What to do: List all the lines in these records that hold "activity".

Exercise input:
○ ○ ○ ○ ○ ○ ○

This is an optimization exercise on Yosys and OpenROAD, whose aim is small area, not a production implementation. The RTL was checked by simulation tests, not by an equivalence proof against the original design. Power figures rest on the tool's default switching activity, not on a simulated workload.

## run.sh

```bash
#!/bin/bash
# synth_recipe.tcl (not shown) runs the flow's synth.tcl, then flattens the netlist and writes it again
# the make line also repeats each setting of config.mk as NAME=value (left out here)
make -C /OpenROAD-flow-scripts/flow DESIGN_CONFIG=/design/flow/config.mk WORK_HOME=/design/flow/orfs CLKGATE_MAP_FILE= SYNTH_SCRIPT=/design/flow/synth_recipe.tcl finish
```

## config.mk

```make
export PLATFORM = sky130hd
export DESIGN_NAME = mem_responder
export DESIGN_NICKNAME = mem_responder
export VERILOG_FILES = /design/flow/design.v
export SDC_FILE = /design/flow/constraint.sdc
export NUM_CORES = 4
export LEC_CHECK = 0
export CAP_MARGIN = 20
export CORE_MARGIN = 2
export CORE_UTILIZATION = 40
export SLEW_MARGIN = 20
```

## constraint.sdc

```tcl
create_clock -name core_clock -period 3.2 [get_ports {clock}]
set_input_delay 0.6400 -clock core_clock [delete_from_list [all_inputs] [get_ports {clock}]]
set_output_delay 0.6400 -clock core_clock [all_outputs]
set_load 0.01 [all_outputs]
```
Background: an optimization exercise with open tools, aiming at small area and a short achievable clock period. Do not read the settings as production practice.
Function was checked by simulation only, so behaviour that the tests miss may differ from the original.
Power and IR drop assume default switching activity.

== run 1 ==
==> flow/design.v <==
module pram_fifo #(
    parameter int DEPTH  = 64,
    parameter int ADDR_W = 6
) (
    input  logic              clk,
    input  logic              reset,
    input  logic              cpu_we,
    input  logic [15:0]       cpu_wdata,
    input  logic              flush,
    input  logic              re,
    output logic [31:0]       PRAMdata,
    output logic              empty,
    output logic              full,
    output logic [ADDR_W:0]   count,
    output logic              half_pending,
    output logic              overflow,
    output logic              underflow
);
    localparam logic [ADDR_W:0] LP_DEPTH = (ADDR_W+1)'(DEPTH);
    logic [31:0]           r_mem [DEPTH];
    logic [ADDR_W-1:0]     r_wptr;
    logic [DEPTH-1:0]      r_rsel;      
    logic [15:0]           r_hi;        
    logic                  r_half;
    logic [ADDR_W:0]       r_count;
    logic                  r_empty;
    logic                  r_full;
    logic [31:0]           r_data;
    logic                  r_ovf;
    logic                  r_udf;
    logic w_swap, w_pop, w_push_req, w_push, w_drop, w_clr, w_wen;
    logic [ADDR_W:0] w_cnt_inc, w_cnt_dec;
    logic w_one, w_almost;
    logic [31:0] w_rd;
    assign w_clr      = ~reset | flush;
    assign w_swap     = &cpu_wdata;
    assign w_pop      = re & ~r_empty;
    assign w_push_req = cpu_we & (r_half | w_swap);
    assign w_push     = w_push_req & (~r_full | re);
    assign w_drop     = w_push_req & r_full & ~re;
    assign w_wen      = ~r_full | re;
    always_ff @(posedge clk) begin
        if (w_wen) r_mem[r_wptr] <= {r_hi, cpu_wdata};
    end
    always_ff @(posedge clk) begin
        if (w_clr) begin
            r_half <= 1'b0;
            r_hi   <= 16'hFFFF;
        end else if (cpu_we) begin
            r_half <= ~r_half & ~w_swap;
            r_hi   <= r_half ? 16'hFFFF : cpu_wdata;
        end
    end
    logic [ADDR_W-1:0] w_wptr_inc;
    always_comb begin
        logic c;
        c = 1'b1;
        for (int i = 0; i < ADDR_W; i++) begin
            w_wptr_inc[i] = r_wptr[i] ^ c;
            c = c & r_wptr[i];
        end
    end
    always_ff @(posedge clk) begin
        if (w_clr) begin
            r_wptr <= '0;
            r_rsel <= DEPTH'(1);
        end else begin
            if (w_push) r_wptr <= w_wptr_inc;
            if (w_pop)  r_rsel <= {r_rsel[DEPTH-2:0], r_rsel[DEPTH-1]};
        end
    end
    always_comb begin
        logic c_inc, c_dec;
        c_inc = 1'b1;
        c_dec = 1'b1;
        for (int i = 0; i <= ADDR_W; i++) begin
            w_cnt_inc[i] = r_count[i] ^ c_inc;
            w_cnt_dec[i] = r_count[i] ^ c_dec;
            c_inc = c_inc & r_count[i];
            c_dec = c_dec & ~r_count[i];
        end
    end
    assign w_one     = (r_count == (ADDR_W+1)'(1));
    assign w_almost  = (r_count == LP_DEPTH - 1'b1);
    logic w_inc, w_dec, w_hold;
    assign w_inc  = w_push & ~w_pop;
    assign w_dec  = w_pop & ~w_push;
    assign w_hold = ~(w_inc | w_dec);
    always_ff @(posedge clk) begin
        if (w_clr) begin
            r_count <= '0;
            r_empty <= 1'b1;
            r_full  <= 1'b0;
        end else begin
            r_count <= ({(ADDR_W+1){w_inc}}  & w_cnt_inc) |
                       ({(ADDR_W+1){w_dec}}  & w_cnt_dec) |
                       ({(ADDR_W+1){w_hold}} & r_count);
            r_empty <= (w_dec & w_one) | (w_hold & r_empty);
            r_full  <= (w_inc & w_almost) | (w_hold & r_full);
        end
    end
    always_comb begin
        w_rd = '0;
        for (int i = 0; i < DEPTH; i++) begin
            w_rd = w_rd | (r_mem[i] & {32{r_rsel[i]}});
        end
    end
    always_ff @(posedge clk) begin
        if (!reset) begin
            r_data <= '0;
        end else if (w_pop & ~flush) begin
            r_data <= w_rd;
        end
    end
    always_ff @(posedge clk) begin
        if (w_clr) begin
            r_ovf <= 1'b0;
            r_udf <= 1'b0;
        end else begin
            if (w_drop)         r_ovf <= 1'b1;
            if (re & r_empty)   r_udf <= 1'b1;
        end
    end
    assign PRAMdata     = r_data;
    assign empty        = r_empty;
    assign full         = r_full;
    assign count        = r_count;
    assign half_pending = r_half;
    assign overflow     = r_ovf;
    assign underflow    = r_udf;
endmodule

○ ○ ○ ○ ○ ○ ○

Result for this task:
This is an optimization exercise on Yosys and OpenROAD, whose aim is small area, not a production implementation. The RTL was checked by simulation tests, not by an equivalence proof against the original design. Power figures rest on the tool's default switching activity, not on a simulated workload.
Power and IR drop assume default switching activity.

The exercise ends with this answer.